### WORK TO COMPLETE:
Copy every line that contains the string "decap" from the entries below.

Saved entries
`src/rtl/rmt_pkg.sv`:
```
package rmt_pkg;
  localparam int unsigned RMT_SEL_W = 2;

  // number of set bits in a request slot vector (up to 32 slots)
  function automatic int unsigned rmt_ones(input logic [31:0] v);
    int unsigned n;
    n = 0;
    for (int i = 0; i < 32; i++) n += int'(v[i]);
    return n;
  endfunction
endpackage

```
`src/rtl/rmt_reg_decode.sv`:
```
module rmt_reg_decode #(
  parameter int NUM_ARCH  = 16,
  parameter int NUM_FILES = 3,
  parameter int SEL_W     = rmt_pkg::RMT_SEL_W,
  parameter logic [NUM_ARCH*SEL_W-1:0] REG_SEL = '0,
  localparam int REG_W    = $clog2(NUM_ARCH)
) (
  input  logic [REG_W-1:0]     reg_idx,
  output logic [NUM_FILES-1:0] file_mask
);
  logic [SEL_W-1:0] sel;

  always_comb begin
    sel       = REG_SEL[reg_idx*SEL_W +: SEL_W];
    file_mask = '0;
    file_mask[0] = 1'b1;  // unified file sees every register
    for (int f = 1; f < NUM_FILES; f++)
      if (int'(sel) == f) file_mask[f] = 1'b1;
  end
endmodule

```
`src/rtl/rmt_file_counter.sv`:
```
module rmt_file_counter #(
  parameter int CNT_W = 4,
  parameter int DEST  = 2,
  parameter logic [CNT_W-1:0] CAP = '0,
  localparam int SUM_W   = CNT_W + $clog2(DEST + 1) + 1,
  localparam bit BOUNDED = (CAP != '0)
) (
  input  logic             clk,
  input  logic             rst,
  input  logic             fire,
  input  logic [DEST-1:0]  alloc_hit,
  input  logic [DEST-1:0]  rel_hit,
  output logic [CNT_W-1:0] used,
  output logic             stall
);
  logic [SUM_W-1:0] req, relc, base, nxt;
  logic [CNT_W-1:0] used_q;

  always_comb begin
    req   = SUM_W'(rmt_pkg::rmt_ones(32'(alloc_hit)));
    relc  = SUM_W'(rmt_pkg::rmt_ones(32'(rel_hit)));
    stall = BOUNDED && ((SUM_W'(used_q) + req) > SUM_W'(CAP));
    base  = fire ? SUM_W'(used_q) + req : SUM_W'(used_q);
    nxt   = (relc > base) ? '0 : base - relc;
  end

  always_ff @(posedge clk) begin
    if (rst || !BOUNDED) used_q <= '0;
    else                 used_q <= nxt[CNT_W-1:0];
  end

  assign used = used_q;
endmodule

```
`src/rtl/rename_map_tracker.sv`:
```
module rename_map_tracker #(
  parameter int NUM_ARCH  = 16,
  parameter int NUM_FILES = 3,
  parameter int DEST      = 2,
  parameter int CNT_W     = 4,
  parameter int SEL_W     = rmt_pkg::RMT_SEL_W,
  parameter logic [NUM_FILES*CNT_W-1:0] FILE_CAP = 12'h460,
  parameter logic [NUM_ARCH*SEL_W-1:0]  REG_SEL  = 32'h0AAA_5555,
  localparam int REG_W = $clog2(NUM_ARCH)
) (
  input  logic                       clk,
  input  logic                       rst,
  input  logic                       alloc_valid,
  output logic                       alloc_ready,
  input  logic [DEST-1:0]            alloc_dst_en,
  input  logic [DEST*REG_W-1:0]      alloc_dst_reg,
  input  logic                       rel_valid,
  input  logic [DEST-1:0]            rel_dst_en,
  input  logic [DEST*REG_W-1:0]      rel_dst_reg,
  output logic [NUM_FILES-1:0]       stall_mask,
  output logic [NUM_FILES*CNT_W-1:0] used_cnt
);
  logic [NUM_FILES-1:0] a_mask [DEST];
  logic [NUM_FILES-1:0] r_mask [DEST];
  logic [DEST-1:0]      a_hit  [NUM_FILES];
  logic [DEST-1:0]      r_hit  [NUM_FILES];
  logic                 fire;

  for (genvar s = 0; s < DEST; s++) begin : g_slot
    rmt_reg_decode #(
      .NUM_ARCH(NUM_ARCH), .NUM_FILES(NUM_FILES), .SEL_W(SEL_W), .REG_SEL(REG_SEL)
    ) i_dec_alloc (
      .reg_idx(alloc_dst_reg[s*REG_W +: REG_W]), .file_mask(a_mask[s])
    );
    rmt_reg_decode #(
      .NUM_ARCH(NUM_ARCH), .NUM_FILES(NUM_FILES), .SEL_W(SEL_W), .REG_SEL(REG_SEL)
    ) i_dec_rel (
      .reg_idx(rel_dst_reg[s*REG_W +: REG_W]), .file_mask(r_mask[s])
    );
  end

  assign fire = alloc_valid && alloc_ready;

  for (genvar f = 0; f < NUM_FILES; f++) begin : g_file
    for (genvar s = 0; s < DEST; s++) begin : g_hit
      assign a_hit[f][s] = alloc_dst_en[s] && a_mask[s][f];
      assign r_hit[f][s] = rel_valid && rel_dst_en[s] && r_mask[s][f];
    end
    rmt_file_counter #(
      .CNT_W(CNT_W), .DEST(DEST), .CAP(FILE_CAP[f*CNT_W +: CNT_W])
    ) i_cnt (
      .clk(clk), .rst(rst), .fire(fire),
      .alloc_hit(a_hit[f]), .rel_hit(r_hit[f]),
      .used(used_cnt[f*CNT_W +: CNT_W]), .stall(stall_mask[f])
    );
  end

  assign alloc_ready = (stall_mask == '0);
endmodule

```
`config.mk`:
```
export PLATFORM = sky130hd
export DESIGN_NAME = rename_map_tracker
export DESIGN_NICKNAME = d
export VERILOG_FILES = /design/src/rtl/rmt_pkg.sv /design/src/rtl/rmt_reg_decode.sv /design/src/rtl/rmt_file_counter.sv /design/src/rtl/rename_map_tracker.sv
export SDC_FILE = /design/constraint.sdc
export NUM_CORES = 1
export LEC_CHECK = 0
export BUFFER_PORTS_ARGS = -buffer_cell sky130_fd_sc_hd__buf_2
export CORE_ASPECT_RATIO = 0.75
export CORE_MARGIN = 4
export CORE_UTILIZATION = 40
export DETAILED_ROUTE_END_ITERATION = 10
export GPL_TIMING_DRIVEN = 0
export MAX_ROUTING_LAYER = met4
export PLACE_DENSITY = 0.77
export SLEW_MARGIN = 10
export SYNTH_ARGS = -nofsm -noshare
export SYNTH_HDL_FRONTEND = slang
export SYNTH_SLANG_ARGS = --single-unit
```
`constraint.sdc`:
```
create_clock -name clk -period 5.7 [get_ports clk]
set_clock_uncertainty 0.05 [all_clocks]
set_input_delay 1.14 -clock clk [delete_from_list [all_inputs] [get_ports clk]]
set_output_delay 1.14 -clock clk [all_outputs]
set_load 0.02 [all_outputs]
```
# Word-level counts from Yosys, hierarchy flattened
# Cells that the tools add are included.
dict set report classes {
  add_sub_neg 8
  mul 0
  div_mod_pow 0
  magnitude_cmp 4
  n_eq_ne 8
  n_shift 4
  muxes 10
  n_bitwise 0
  reduce_logical 14
}
# op n
set op_table {}
lappend op_table {{$shiftx 32x6->2 const A} 4}
lappend op_table {{$eq 2x2->1 const B} 8}
lappend op_table {{$add 4x7->7} 2}
lappend op_table {{$gt 2x7->1} 2}
lappend op_table {{$gt 7x3->1 const B} 2}
lappend op_table {{$mux 7} 2}
lappend op_table {{$logic_and 1x1->1} 11}
lappend op_table {{$add 1x1->2} 4}
lappend op_table {{$mux 1} 8}
lappend op_table {{$sub 4x4->4} 2}
lappend op_table {{$reduce_or 2->1} 2}
lappend op_table {{$logic_not 3->1} 1}
dict set report totals {
  regBits 8
  latch_bits 0
  mem_bits_rw 0
  mem_bits_ro 0
  input_bits 24
  output_inout_bits 16
  wordCells 50
  n_memories 0
}

# Longest topological paths before layout
dict set report depth {
  depth_word 12
  ltp_mapped 20
  mapped_depth_nobuf 19
}

# Hierarchy
# From an unflattened synthesis, not the netlist that was laid out.
dict set report unflattened {
  cells_unflattened 129
  hier_area_um2 1082.3
}
# mod instances cells_per_inst area_each_um2 seq_area_each_um2
set modules_own_cells {}
lappend modules_own_cells {{rmt_file_counter at g_file[1].i_cnt} 1 45 421.7 80.1}
lappend modules_own_cells {{rmt_file_counter at g_file[2].i_cnt} 1 48 419.2 80.1}
lappend modules_own_cells {rmt_reg_decode 4 4 26.3 0.0}
lappend modules_own_cells {rename_map_tracker 1 14 95.1 0.0}
lappend modules_own_cells {{rmt_file_counter at g_file[0].i_cnt} 1 6 41.3 0.0}

# Worst setup path before layout
# No wires, ideal clock.
dict set report synth_timing {
  kind {in2reg}
  from {input alloc_dst_en[0]}
  to {register g_file[1].i_cnt.used_q[3]}
  setup_ns 0.103
  arrival_time_ns 4.559
  t_required_ns 5.547
  path_slack_ns 0.987
  path_stages 17
  n_path_buf 1
  path_cell_list {nor2b_1 -> ha_1 -> ha_1 -> fa_1 -> and3b_1 -> o21ai_0 -> and4_1 -> buf_6 -> nand2_1 -> mux2i_1 -> ha_1 -> nor2b_1 -> o21ai_0 -> nor3_1 -> a41oi_1 -> o41ai_2 -> a2111oi_2}
}
dict set report synth_between {
  elab_chain_len 9
  word_cells_on_any_way 14
}
# item line
set synth_rtl {}
lappend synth_rtl {{start: declaration} rename_map_tracker.sv:15} ;# input logic [DEST-1:0] alloc_dst_en,
lappend synth_rtl {{$logic_and 1x1->1} rename_map_tracker.sv:46} ;# assign a_hit[f][s] = alloc_dst_en[s] && a_mask[s][f];
lappend synth_rtl {{$add 1x1->2} rmt_pkg.sv:8} ;# for (int i = 0; i < 32; i++) n += int'(v[i]);
lappend synth_rtl {{$add 4x7->7 (on tied branches)} {rmt_file_counter.sv:22, rmt_file_counter.sv:23}}
lappend synth_rtl {{$gt 7x3->1} rmt_file_counter.sv:22} ;# stall = BOUNDED && ((SUM_W'(used_q) + req) > SUM_W'(CAP));
lappend synth_rtl {{$logic_not 3->1} rename_map_tracker.sv:58} ;# assign alloc_ready = (stall_mask == '0);
lappend synth_rtl {{$logic_and 1x1->1} rename_map_tracker.sv:42} ;# assign fire = alloc_valid && alloc_ready;
lappend synth_rtl {{$mux 7 *} rmt_file_counter.sv:23} ;# base = fire ? SUM_W'(used_q) + req : SUM_W'(used_q);
lappend synth_rtl {{$gt 2x7->1} rmt_file_counter.sv:24} ;# nxt = (relc > base) ? '0 : base - relc;
lappend synth_rtl {{$reduce_or 2->1 (no source line)} -}
lappend synth_rtl {{end signal: assignment} rmt_file_counter.sv:29} ;# else used_q <= nxt[CNT_W-1:0];
lappend synth_rtl {{end: declaration} rmt_file_counter.sv:17} ;# logic [CNT_W-1:0] used_q;
# Every way passes the cells marked *; elsewhere a longest branch is shown, timed or not.
# A chain may end at the register's enable or synchronous reset.

# Final worst setup path
# Same ends and word-level chain as after synthesis.

==> flow_summary_export.csv <==
group,metric,value,unit
layout,final_cell_count_no_fill,207,
yosys,seq_area_frac_synth,14.8,%
worst_hold_path,worstHoldStart,"g_file[1].i_cnt.used[2]",
yosys,synthCells,134,
sta,setup_viol,0,
route,wl_per_cell,11.6,um
worst_hold_path,min_delay_path_depth,3,
floorplanning,start_util,41.7,%
sta,fin_setup_tns,0,ns
worst_hold_path,hold_class,"reg2reg",
pwr,peakVddDrop,0.145,mV
sta,slew_headroom,64.9,%
place,placed_cells,204,
place,gp_congestion,0.794,
floorplanning,placementRows,16,
floorplanning,ios,40,
route,first_pass_iters,4,
clock_tree,clock-sinks,8,
clock_tree,h-tree-depth,1,
global_routing,grt_overflow,0,
route,vias,1048,
sta,finalMaxSlewViolations,0,
worst_setup_path,r2r_setup_slack,1.63,ns
sta,hold_violations,0,
sta,min_period,5.04,ns
layout,diodes,0,
global_routing,grt_pass1_wl,3.95,mm
yosys,ys_seq_elements,8,
clock_tree,clk_pin_slew_worst_paths,0.05,ns
pwr,cellLeakagePower,0.682,nW
clock_tree,cts_setup_buffers,0,
yosys,synthesis.area,1080,um^2
floorplanning,die_w,68.1,um
yosys,syn_area_per_cell,8.10,um^2
worst_setup_path,critical_path_arrival,5.14,ns
pwr,power_density,490,nW/um^2
sta,timing.fmax,198,MHz
clock_tree,cts_made_buffers,3,
worst_setup_path,r2r-start,"g_file[2].i_cnt.used[0]",
clock_tree,cts_tree,"done",
run,drv_cap,0,
sta,fin_crit_sh,88.4,%
layout,largest_register_ffs,8,
sta,worst_pin_slew,0.521,ns
worst_setup_path,rr_endpoint,"g_file[1].i_cnt.used[3]",
layout,drive_gt1_share,29.2,%
layout,ff_latch_area,160,um^2
sta,rsz0062_at_grt,"no",
yosys,synth_warnings,0,
worst_setup_path,cpMaxStageDelayCell,"fa_1",
run_status,status,"finished clean",
worst_setup_path,path_max_fanout,7,
worst_setup_path,start_kind,"primary input",
route,drc,0,
floorplanning,dieArea,3620,um^2
clock_tree,cts_resized,0,
clock_tree,cts_buffer_depth,2,
worst_setup_path,cp-end-kind,"flip-flop",
worst_setup_path,rr_worst_depth,16,
global_routing,grt_start_max_net_pins,9,
global_routing,antenna_found_initial,0,
layout,nets,217,
route,drt_iter0_markers,24,
global_routing,use_met1,16.0,%
global_routing,grt.total_usage,14.8,%
route,ant_nets,0,
floorplanning,core-area,2600,um^2
worst_setup_path,cpMostUsedCell,"ha_1",
layout,multi_input_area,813,um^2
route,viasPerCell,5.06,
place,hpwl,2.10,mm
clock_tree,root_buffer,"clkbuf_4",
worst_hold_path,min_to,"g_file[1].i_cnt.used[3]",
global_routing,use_met3,0.637,%
place,port_buffers,30,
clock_tree,cts.hold.buffers_added,0,
worst_setup_path,cp_cell_sequence,"buf_2 -> nand2_1 -> a21oi_1 -> ha_1 -> ha_1 -> inv_1 -> fa_1 -> xnor2_1 -> a2bb2oi_1 -> and3_1 -> buf_2 -> nand2_1 -> mux2i_1 -> ha_1 -> nor2b_1 -> o21ai_0 -> nor3_1 -> a41oi_1 -> o41ai_2 -> a2111oi_2",
worst_setup_path,crit_type,"in2reg",
yosys,synth.distinct_cells,41,
worst_setup_path,critical-path-max-stage-delay,0.46,ns
global_routing,grtUsageMet2,27.7,%
worst_setup_path,required,5.80,ns
global_routing,grt-busiest-layer,"met2",
route,totalWireLength,2.41,mm
layout,fillers,259,
layout,synthToLayoutAreaGrowth,21.5,%
floorplanning,die_height,53.1,um
clock_tree,clkLatencyLatePin,0.26,ns
global_routing,grt_pass1_vias,1043,
[cell usage after synthesis, drive strengths merged]
cell type  instances  area [um^2]
nand2             10         37.5
or2                3         18.8
or3                1         6.26
or3b               1         8.76
conb               1         3.75
buf               10         73.8
nand4b             1         8.76
nand2b             2         12.5
o41ai              1         16.3
nand3              3         15.0
o21a               1         7.51
nor2               7         26.3
xnor2              4         35.0
and4               2         17.5
nor3b              1         7.51
inv               14         52.6
a21boi             2         15.0
o21ai              8         40.0
a21oi              8         40.0
and3               2         17.5
xor2               1         8.76
a2111oi            1         15.0
and3b              1         8.76
ha                16          200
o311a              1         10.0
and2               3         18.8
a2bb2oi            1         8.76
a41oi              1         8.76
nor2b              7         43.8
a31oi              1         6.26
nor3               4         25.0
dfxtp              8          160
mux2i              3         30.0
fa                 4         80.1
[report_power, final]
part	switching, mW	internal, mW	total, mW
clock network	0.0196	0.0241	0.0437
registers	0.0308	0.0825	0.113
logic	0.283	0.206	0.489
[critical path, delay by kind of cell]
kind / cells / cell delay (ns)
muxes: 1 / 0.40
xor gates and xnor gates: 1 / 0.16
AOI/OAI and AO/OA: 6 / 1.20
and+or+nand+nor: 5 / 0.67
adders and majority gates: 4 / 1.23
buffers and inverters: 3 / 0.31
[area by class of cell]
class                           count  area share, %
Multi-Input combinational cell    106           61.7
Timing Repair Buffer               30           11.4
Buffer                             10           5.60
Sequential cell                     8           12.2
Clock buffer                        3           1.71
Tap cell                           36           3.42
Inverter                           14           3.99
[worst max-delay path by stage]
stage                               start  slack [ns]  cells past startpoint                 endpoint
after detailed placement  alloc_dst_en[0]        0.44                     20  g_file[1].i_cnt.used[3]
after floorplan           alloc_dst_en[0]        0.99                     17  g_file[1].i_cnt.used[3]
after global placement    alloc_dst_en[0]        0.60                     18  g_file[1].i_cnt.used[3]
final                     alloc_dst_en[0]        0.66                     20  g_file[1].i_cnt.used[3]
after CTS                 alloc_dst_en[0]        0.68                     20  g_file[1].i_cnt.used[3]
after global routing      alloc_dst_en[0]        0.30                     20  g_file[1].i_cnt.used[3]
[cells in the final DEF, fill, tap and decap left out, types with 2 or more instances in the layout]
| cell type | count |
|---|---|
| buf_2 | 32 |
| nand2_1 | 10 |
| nor2_1 | 7 |
| nor2b_1 | 7 |
| conb_1 | 5 |
| or2_2 | 2 |
| ha_1 | 16 |
| mux2i_1 | 3 |
| xnor2_1 | 4 |
| nand2b_1 | 2 |
| clkbuf_4 | 3 |
| nand3_1 | 3 |
| dfxtp_1 | 8 |
| inv_1 | 13 |
| buf_4 | 7 |
| and2_1 | 3 |
| fa_1 | 4 |
| and4_1 | 2 |
| o21ai_0 | 8 |
| a21oi_1 | 8 |
| nor3_1 | 3 |
[per-layer routing]
metal	vias to the layer above	part of all wire, %
li1	520	-
met1	484	44
met2	37	48
met3	7	5.9
met4	0	2.2
met5	-	0
[kinds of logic (layout without fill, tap and decap cells)]
kind of cell / after synthesis / in the layout / share of synthesized area, %
other: 1 / 5 / 0.346
muxes: 3 / 3 / 2.77
DFF: 8 / 8 / 14.8
AOI/OAI and AO/OA: 25 / 25 / 15.5
adders and majority gates: 20 / 20 / 25.8
xor gates and xnor gates: 5 / 5 / 4.04
buffers and inverters: 24 / 57 / 11.6
and+or+nand+nor: 48 / 48 / 25.1
[through the flow]
step	hold slack, ns	instance area [um^2]	setup slack (ns)	power, mW	utilization [%]
floorplan	0.715	1100	0.987	0.474	-
global placement	0.670	1290	0.600	0.569	49.8
detailed placement	0.704	1290	0.444	0.600	49.8
CTS	0.708	1320	0.683	0.643	50.6
global route	0.765	1320	0.301	0.708	50.6
finish	0.701	1320	0.662	0.646	50.6
Note: power is estimated with default switching activity, not from simulation.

### SOLUTION FOR THIS TASK:
[cells in the final DEF, fill, tap and decap left out, types with 2 or more instances in the layout]
[kinds of logic (layout without fill, tap and decap cells)]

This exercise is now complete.